• **TASK OBJECTIVE**
Would you go through the records below and copy each line with the string "config"?
Segment Start: EXTRACTED INFORMATION
Context: an optimization exercise on an open-source flow, tuned for small area, a short achievable clock period and few clock cycles. The choices shown serve that exercise and are no tape-out recipe. RTL that was checked went through simulation tests only; none was proved equivalent to the original.

Setup of main:
## gz_cmac
module gz_cmac (
    input  wire         clk,
    input  wire         rst,         
    input  wire         start,       
    input  wire [127:0] key,         
    output wire         idle,
    input  wire         in_valid,
    output wire         in_ready,
    input  wire [127:0] in_data,     
    input  wire         in_last,
    input  wire [4:0]   in_bytes,    
    output reg          tag_valid,
    output wire [127:0] tag
);
Size in the first run: ~520 flip-flops, roughly 400 I/O pins.
export LEC_CHECK = 0
export CAP_MARGIN = 20
export CORE_MARGIN = 2
export CORE_UTILIZATION = 25
export PLACE_DENSITY = 0.45
export SLEW_MARGIN = 20
create_clock -name core_clock -period 10.0 [get_ports {clk}]
standard.sh (not shown) runs the stock make flow with config.mk's settings and CLKGATE_MAP_FILE= SYNTH_SCRIPT=/design/flow/synth_recipe.tcl, a recipe that flattens the netlist after the stock synthesis.
==> flow/flow/run.sh <==
#!/bin/bash
# Own flow: the standard layout (standard.sh), except that synthesis maps
# the logic with an area-oriented ABC script (flow/abc_map.script) instead of
# ORFS's delay script, which restructures the XOR networks of the S-boxes
# into much larger logic. Everything else, registers included, is the
# standard synthesis; placement, CTS and routing are standard.sh's.
set -euo pipefail
W=$PWD
ABC_SCRIPT=$W/flow/abc_map.script
cat > $W/own_synth.tcl <<EOS
proc abc {args} {
  set i [lsearch \$args -script]
  if {\$i >= 0} { lset args [expr {\$i + 1}] $ABC_SCRIPT }
  yosys abc {*}\$args
}
source $W/synth_recipe.tcl
EOS
sed "s|$W/synth_recipe.tcl|$W/own_synth.tcl|g" $W/standard.sh > $W/own_standard.sh
grep -q own_synth.tcl $W/own_standard.sh
bash $W/own_standard.sh synth > $W/synth.log 2>&1
bash $W/own_standard.sh > $W/layout.log 2>&1
==> flow/flow/abc_map.script <==
strash
dch
map -a
topo
buffer -c
upsize -c
dnsize -c
stime -c
main: done, clean on timing, DRC and antenna
Input changes introduced in the feature branch (baseline for comparison: main):
# main
export LEC_CHECK = 0
export CAP_MARGIN = 20
export CORE_MARGIN = 2
export CORE_UTILIZATION = 25
export PLACE_DENSITY = 0.45
export SLEW_MARGIN = 20
create_clock -name core_clock -period 10.0 [get_ports {clk}]
# the feature branch
export LEC_CHECK = 0
export CAP_MARGIN = 20
export CORE_MARGIN = 2
export CORE_UTILIZATION = 25
export PLACE_DENSITY = 0.45
export SETUP_SLACK_MARGIN = 3
export SLEW_MARGIN = 20
create_clock -name core_clock -period 10.0 [get_ports {clk}]
==> comparison <==
Every stage of the flow completed for the feature branch, and the final layout passed the timing, DRC and antenna checks. In the feature branch, the minimum clock period came out 1.22 ns below the value in main. | area growth from synthesis to layout | the feature branch vs main | 5.2 points higher |. The feature branch vs main — final routed wire length divided by cell count climbed slightly. Compared with main, in the feature branch design area up about 4.4%; final critical-path setup slack up 1.22 ns.
No run of this note included a check of the RTL's function; only the layout flow was run.

========
== the reference run ==
Another version of the RTL of gz_cmac (not shown whole).
Size: roughly 6000 cells after synthesis, about 520 flip-flops, roughly 400 I/O pins, roughly 56000 sq um of cells after synthesis.
clock: 10.0 ns
lec_check: 0
cap_margin: 20
core_margin: 2
core_utilization: 40
place_density: 0.55
setup_slack_margin: 4
slew_margin: 20
==> flow/flow/run.sh <==
#!/bin/bash
# Own flow: the standard layout (standard.sh), except that synthesis maps
# the logic with an area-oriented ABC script (flow/abc_map.script) instead of
# ORFS's delay script, which restructures the XOR networks of the S-boxes
# into much larger logic. Everything else, registers included, is the
# standard synthesis; placement, CTS and routing are standard.sh's.
set -euo pipefail
W=$PWD
ABC_SCRIPT=$W/flow/abc_map.script
cat > $W/own_synth.tcl <<EOS
proc abc {args} {
  set i [lsearch \$args -script]
  if {\$i >= 0} { lset args [expr {\$i + 1}] $ABC_SCRIPT }
  foreach c {xor3_1 xor3_2 xor3_4 xnor3_1 xnor3_2 xnor3_4} {
    lappend args -dont_use sky130_fd_sc_hd__\$c
  }
  yosys abc {*}\$args
}
source $W/synth_recipe.tcl
EOS
sed "s|$W/synth_recipe.tcl|$W/own_synth.tcl|g" $W/standard.sh > $W/own_standard.sh
grep -q own_synth.tcl $W/own_standard.sh
bash $W/own_standard.sh synth > $W/synth.log 2>&1
bash $W/own_standard.sh > $W/layout.log 2>&1
==> flow/flow/abc_map.script <==
&get -n
&st
&dch
&nf
&put
Testbench counts of the reference run, summed over its fixed seeds: cycles 27,193.
Input-level comparison between the trial run and the reference run:
--- a/flow/flow/run.sh
+++ b/flow/flow/run.sh
@@ -4,5 +4,6 @@
 # ORFS's delay script, which restructures the XOR networks of the S-boxes
 # into much larger logic. Everything else, registers included, is the
-# standard synthesis; placement, CTS and routing are standard.sh's.
+# standard synthesis; placement, CTS and routing are standard.sh's, with
+# plain buffers on the ports.
 set -euo pipefail
 W=$PWD
@@ -22,3 +23,5 @@
 grep -q own_synth.tcl $W/own_standard.sh
 bash $W/own_standard.sh synth > $W/synth.log 2>&1
-bash $W/own_standard.sh > $W/layout.log 2>&1
+# The ports' buffers are the platform's plain buf_1 instead of the buffer
+# buffer_ports picks on its own (clkdlybuf4s50_1, a slow delay cell).
+bash $W/own_standard.sh "BUFFER_PORTS_ARGS=-buffer_cell sky130_fd_sc_hd__buf_1" finish > $W/layout.log 2>&1
Notes after the runs:
The trial run: full flow OK, the timing, DRC and antenna checks passed. On die footprint, the reference run tracks the trial run almost exactly. Count of nets after finishing ended up 32 lower on the trial run than on the reference run. The trial run against the reference run: number of clock-tree buffers in the layout went down; critical path depth went up; number of standard cells in the final layout excluding fillers fell by 29; worst setup slack moved down; via count neither gained nor lost much. Taking the reference run as the reference, in the trial run sequential share of layout area rose by 0.85 points; global-route wire length before repair saw a decrease.

========
gz_cmac, a different RTL version from the one above (not shown whole).
Size in the first run: about 400 I/O pins, roughly 0.048 mm^2 of cells after synthesis.
==> flow/design.v (excerpt) <==
module gz_cmac (
    input  wire         clk,
    input  wire         rst,         
    input  wire         start,       
    input  wire [127:0] key,         
    output wire         idle,
    input  wire         in_valid,
    output wire         in_ready,
    input  wire [127:0] in_data,     
    input  wire         in_last,
    input  wire [4:0]   in_bytes,    
    output reg          tag_valid,
    output wire [127:0] tag
);
export LEC_CHECK = 0
export CAP_MARGIN = 20
export CORE_MARGIN = 2
export CORE_UTILIZATION = 45
export GPL_TIMING_DRIVEN = 0
export PLACE_DENSITY = 0.6
export SETUP_SLACK_MARGIN = 4
export SLEW_MARGIN = 20
create_clock -name core_clock -period 10.0 [get_ports {clk}]
==> flow/flow/run.sh <==
#!/bin/bash
# Own flow: the standard layout (standard.sh), except that synthesis maps
# the logic with an area-oriented ABC script (flow/abc_map.script) instead of
# ORFS's delay script, which restructures the XOR networks of the S-boxes
# into much larger logic; 3-input XOR cells are left out of the mapping
# (two 2-input ones are smaller). Everything else, registers included, is the
# standard synthesis; placement, CTS and routing are standard.sh's, with
# plain buffers on the ports.
set -euo pipefail
W=$PWD
ABC_SCRIPT=$W/flow/abc_map.script
cat > $W/own_synth.tcl <<EOS
proc abc {args} {
  set i [lsearch \$args -script]
  if {\$i >= 0} { lset args [expr {\$i + 1}] $ABC_SCRIPT }
  foreach c {xor3_1 xor3_2 xor3_4 xnor3_1 xnor3_2 xnor3_4} {
    lappend args -dont_use sky130_fd_sc_hd__\$c
  }
  yosys abc {*}\$args
}
source $W/synth_recipe.tcl
EOS
sed "s|$W/synth_recipe.tcl|$W/own_synth.tcl|g" $W/standard.sh > $W/own_standard.sh
grep -q own_synth.tcl $W/own_standard.sh
bash $W/own_standard.sh synth > $W/synth.log 2>&1
# The ports' buffers are the platform's plain buf_1 instead of the buffer
# buffer_ports picks on its own (clkdlybuf4s50_1, a slow delay cell).
bash $W/own_standard.sh "BUFFER_PORTS_ARGS=-buffer_cell sky130_fd_sc_hd__buf_1" finish > $W/layout.log 2>&1
==> flow/flow/abc_map.script <==
&get -n
&st
&dch -f
&nf -R 1000
&put
Testbench counts at the start, summed over its fixed seeds: cycles 27,258.
Edit:
--- a/flow/flow/run.sh
+++ b/flow/flow/run.sh
@@ -5,2 +5 @@
-# into much larger logic; 3-input XOR cells are left out of the mapping
-# (two 2-input ones are smaller). Everything else, registers included, is the
+# into much larger logic. Everything else, registers included, is the
- GPL_TIMING_DRIVEN: 0 -> not set
- PLACE_DENSITY: 0.6 -> 0.75
Outcome: Worst hold slack hardly moves. Register-to-register slack is worse by 0.12 ns. Die area is unchanged. Design area drops by 2.6%.
Edit:
- CORE_UTILIZATION: 45 -> 40
- PLACE_DENSITY: 0.75 -> 0.55
- cell area rises by about 1.3%
- cell count rises by about 3.2%
- sequential share of layout area falls by 0.25 points
- global-route usage falls by 2.1 points
- count of clock-buffer cells in the layout rises by 5
- core utilization falls by 6.1 points
- critical path depth falls by 2
Edit:
--- a/flow/flow/run.sh
+++ b/flow/flow/run.sh
@@ -5 +5,2 @@
-# into much larger logic. Everything else, registers included, is the
+# into much larger logic; 3-input XOR cells are left out of the mapping
+# (two 2-input ones are smaller). Everything else, registers included, is the
- CORE_UTILIZATION: 40 -> 45
- PLACE_DENSITY: 0.55 -> 0.6
Effect: Clock-buffer cell count went down by 16; worst hold slack gets better by 0.010 ns; wire length fell by 4.6%.
Edit:
- GPL_ROUTABILITY_DRIVEN: not set -> 0
Effect:
- The changed run completed without violations
- via count went up by 1.0%
- final cell count is higher by 0.32%
- worst setup slack loses 0.071 ns
- utilization increases by 0.34 points
- synthesized cell count does not change
- design area climbs by 0.59%
- area after synthesis is unchanged

========
Setup of v33:
Another version of the RTL of gz_cmac (not shown whole).
Size in the first run: about 6100 cells after synthesis, about 520 flip-flops, ~400 I/O pins.
==> flow/config.mk <==
export PLATFORM = sky130hd
export DESIGN_NAME = gz_cmac
export DESIGN_NICKNAME = gz_cmac
export VERILOG_FILES = /design/flow/design.v
export SDC_FILE = /design/flow/constraint.sdc
export NUM_CORES = 8
export LEC_CHECK = 0
export CAP_MARGIN = 20
export CORE_MARGIN = 2
export CORE_UTILIZATION = 25
export PLACE_DENSITY = 0.45
export SETUP_SLACK_MARGIN = 4
export SLEW_MARGIN = 20
==> flow/constraint.sdc <==
create_clock -name core_clock -period 10.0 [get_ports {clk}]
set_input_delay 2.0000 -clock core_clock [delete_from_list [all_inputs] [get_ports {clk}]]
set_output_delay 2.0000 -clock core_clock [all_outputs]
set_load 0.01 [all_outputs]
==> flow/flow/run.sh <==
#!/bin/bash
# Own flow: the standard layout (standard.sh), except that synthesis maps
# the logic with an area-oriented ABC script (flow/abc_map.script) instead of
# ORFS's delay script, which restructures the XOR networks of the S-boxes
# into much larger logic. Everything else, registers included, is the
# standard synthesis; placement, CTS and routing are standard.sh's.
set -euo pipefail
W=$PWD
ABC_SCRIPT=$W/flow/abc_map.script
cat > $W/own_synth.tcl <<EOS
proc abc {args} {
  set i [lsearch \$args -script]
  if {\$i >= 0} { lset args [expr {\$i + 1}] $ABC_SCRIPT }
  foreach c {xor3_1 xor3_2 xor3_4 xnor3_1 xnor3_2 xnor3_4} {
    lappend args -dont_use sky130_fd_sc_hd__\$c
  }
  yosys abc {*}\$args
}
source $W/synth_recipe.tcl
EOS
sed "s|$W/synth_recipe.tcl|$W/own_synth.tcl|g" $W/standard.sh > $W/own_standard.sh
grep -q own_synth.tcl $W/own_standard.sh
bash $W/own_standard.sh synth > $W/synth.log 2>&1
bash $W/own_standard.sh > $W/layout.log 2>&1
==> flow/flow/abc_map.script <==
&get -n
&st
&dch
&nf
&put
The inputs of v55 differ from those of v33 as listed below.
-- flow/flow/run.sh --
<<< v33, line 13
  if {\$i >= 0} { lset args [expr {\$i + 1}] $ABC_SCRIPT }
  foreach c {xor3_1 xor3_2 xor3_4 xnor3_1 xnor3_2 xnor3_4} {
    lappend args -dont_use sky130_fd_sc_hd__\$c
  }
  yosys abc {*}\$args
>>> v55, line 13
  if {\$i >= 0} { lset args [expr {\$i + 1}] $ABC_SCRIPT }
  yosys abc {*}\$args
==> flow/flow/abc_map.script <==
strash
dch
map -a
topo
buffer -c
upsize -c
dnsize -c
stime -c
-- flow/config.mk --
<<< v33, line 11
export PLACE_DENSITY = 0.45
export SETUP_SLACK_MARGIN = 4
export SLEW_MARGIN = 20
>>> v55, line 11
export PLACE_DENSITY = 0.45
export SETUP_SLACK_MARGIN = 5
export SLEW_MARGIN = 20
==> run notes <==
On v55: die width is 2.0% higher than what v33 gave. Re post-route clock period utilization: v33 was higher than v55. Changes observed in v55 relative to v33: area of the die has increased, non-clock buffer count has increased. Setup WNS v33 -> v55: better. Changes observed in v55 relative to v33: length of the first detailed-routing pass in iterations went down. Relative to v33, design area increased by 20% in v55. v55 vs. v33: final critical-path required period now sits lower.
The inputs of v45 differ from those of v55 as listed below.
-- flow/config.mk --
<<< v55, line 11
export PLACE_DENSITY = 0.45
export SETUP_SLACK_MARGIN = 5
export SLEW_MARGIN = 20
>>> v45, line 11
export PLACE_DENSITY = 0.45
export SETUP_SLACK_MARGIN = 4
export SLEW_MARGIN = 20
## What came out
Result for v55 and v45: all clean. Between v45 and v55, it is v45 whose transition at the pin with the smallest max-transition slack is higher, by 0.027 ns. On number of multi-input combinational cells in the layout, v55 tracks v45 almost exactly. Taking v55 as the reference point, the setup slack of v45 falls by 0.17 ns. In the tables for v55 and v45, routed wire length per instance reads lower with v45. Diff v55 -> v45 | layout overhead on the synthesized area | decrease of 26 points. v55 → v45: maximum number of pins on one net before global-route repair moved down; global-route wire length before repair decreased by about 8% relative to the old numbers; non-clock buffer share of cell area lower. v45 vs v55: period utilization up in v45.
Function was not checked in any run of this note: the RTL went through the layout flow alone.

port drivers added, routing unchanged:
No port has a modelled driver above. Below, the same layouts with a new extraction and two added sets of constraints. Step 1: set_driving_cell puts a clkbuf_16 on clk and a buf_2 on each other input, an assumption about the parent block. Step 2 also shifts input and output timing later by t, the mid clock arrival at the registers, as if the neighbouring blocks saw the same clock. Three values: no drivers, after step 1, after step 2; two values: the first two.
| run | shift t [ns] | slack for setup (ns) | worst hold slack (ns) | worst setup path after step 2 | latest minus earliest clock arrival (ns) |
|---|---|---|---|---|---|
| main | 0.772 | 1.962 / 1.962 / 1.962 | 0.516 / 0.516 / 0.516 | register to register | 0.059 / 0.059 |
| the feature branch | 0.768 | 3.183 / 3.244 / 2.477 | 0.538 / 0.538 / 0.538 | input to register | 0.033 / 0.033 |
| the reference run | 0.732 | 4.056 / 3.973 / 3.551 | 0.508 / 0.508 / 0.508 | input to register | 0.027 / 0.027 |
| the trial run | 0.760 | 4.052 / 4.052 / 3.548 | 0.511 / 0.511 / 0.511 | input to register | 0.053 / 0.053 |
| the first run of note 3 | 0.715 | 4.054 / 4.054 / 3.718 | 0.476 / 0.476 / 0.476 | input to register | 0.032 / 0.032 |
| the second run of note 3 | 0.752 | 3.934 / 3.934 / 3.325 | 0.474 / 0.474 / 0.474 | input to register | 0.038 / 0.039 |
| the third run of note 3 | 0.712 | 4.109 / 4.109 / 3.588 | 0.466 / 0.466 / 0.466 | input to register | 0.035 / 0.035 |
| the fourth run of note 3 | 0.756 | 4.131 / 4.131 / 3.569 | 0.476 / 0.476 / 0.476 | input to register | 0.020 / 0.019 |
| the fifth run of note 3 | 0.714 | 4.060 / 4.060 / 3.951 | 0.478 / 0.478 / 0.478 | input to register | 0.029 / 0.029 |
| v33 | 0.784 | 4.095 / 4.095 / 3.534 | 0.510 / 0.510 / 0.510 | input to register | 0.047 / 0.046 |
| v55 | 0.774 | 4.253 / 4.253 / 3.948 | 0.523 / 0.523 / 0.523 | input to register | 0.039 / 0.039 |
| v45 | 0.782 | 4.085 / 4.105 / 3.366 | 0.503 / 0.503 / 0.503 | input to register | 0.075 / 0.074 |
After both steps every run listed still meets setup and hold. For v45, which loses most, drivers alone change the setup slack by +0.020 ns; drivers and shift together by -0.719 ns.
What follows belongs to an exercise in optimizing a design on an open flow for small area, a short achievable clock period and few clock cycles per item; a production flow would make more cautious choices. Only simulation tests tie the RTL to the original design; equivalence was not proved.

[flow/flow/upsize.tcl]
# Give the state flip-flops st[*] the 4x drive version of their cell.
read_db $::env(ODB)
set db [ord::get_db]
set block [[$db getChip] getBlock]
set n 0
foreach inst [$block getInsts] {
  set name [$inst getName]
  set m [[$inst getMaster] getName]
  if {[string first "st\\\[" $name] == 0 && $m eq "sky130_fd_sc_hd__dfxtp_1"} {
    $inst swapMaster [$db findMaster sky130_fd_sc_hd__dfxtp_4]
    incr n
  }
}
puts "resized $n flip-flops"
write_db $::env(ODB)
Segment End: EXTRACTED INFORMATION
• **EXERCISE RESULT**
standard.sh (not shown) runs the stock make flow with config.mk's settings and CLKGATE_MAP_FILE= SYNTH_SCRIPT=/design/flow/synth_recipe.tcl, a recipe that flattens the netlist after the stock synthesis.
==> flow/config.mk <==
-- flow/config.mk --
-- flow/config.mk --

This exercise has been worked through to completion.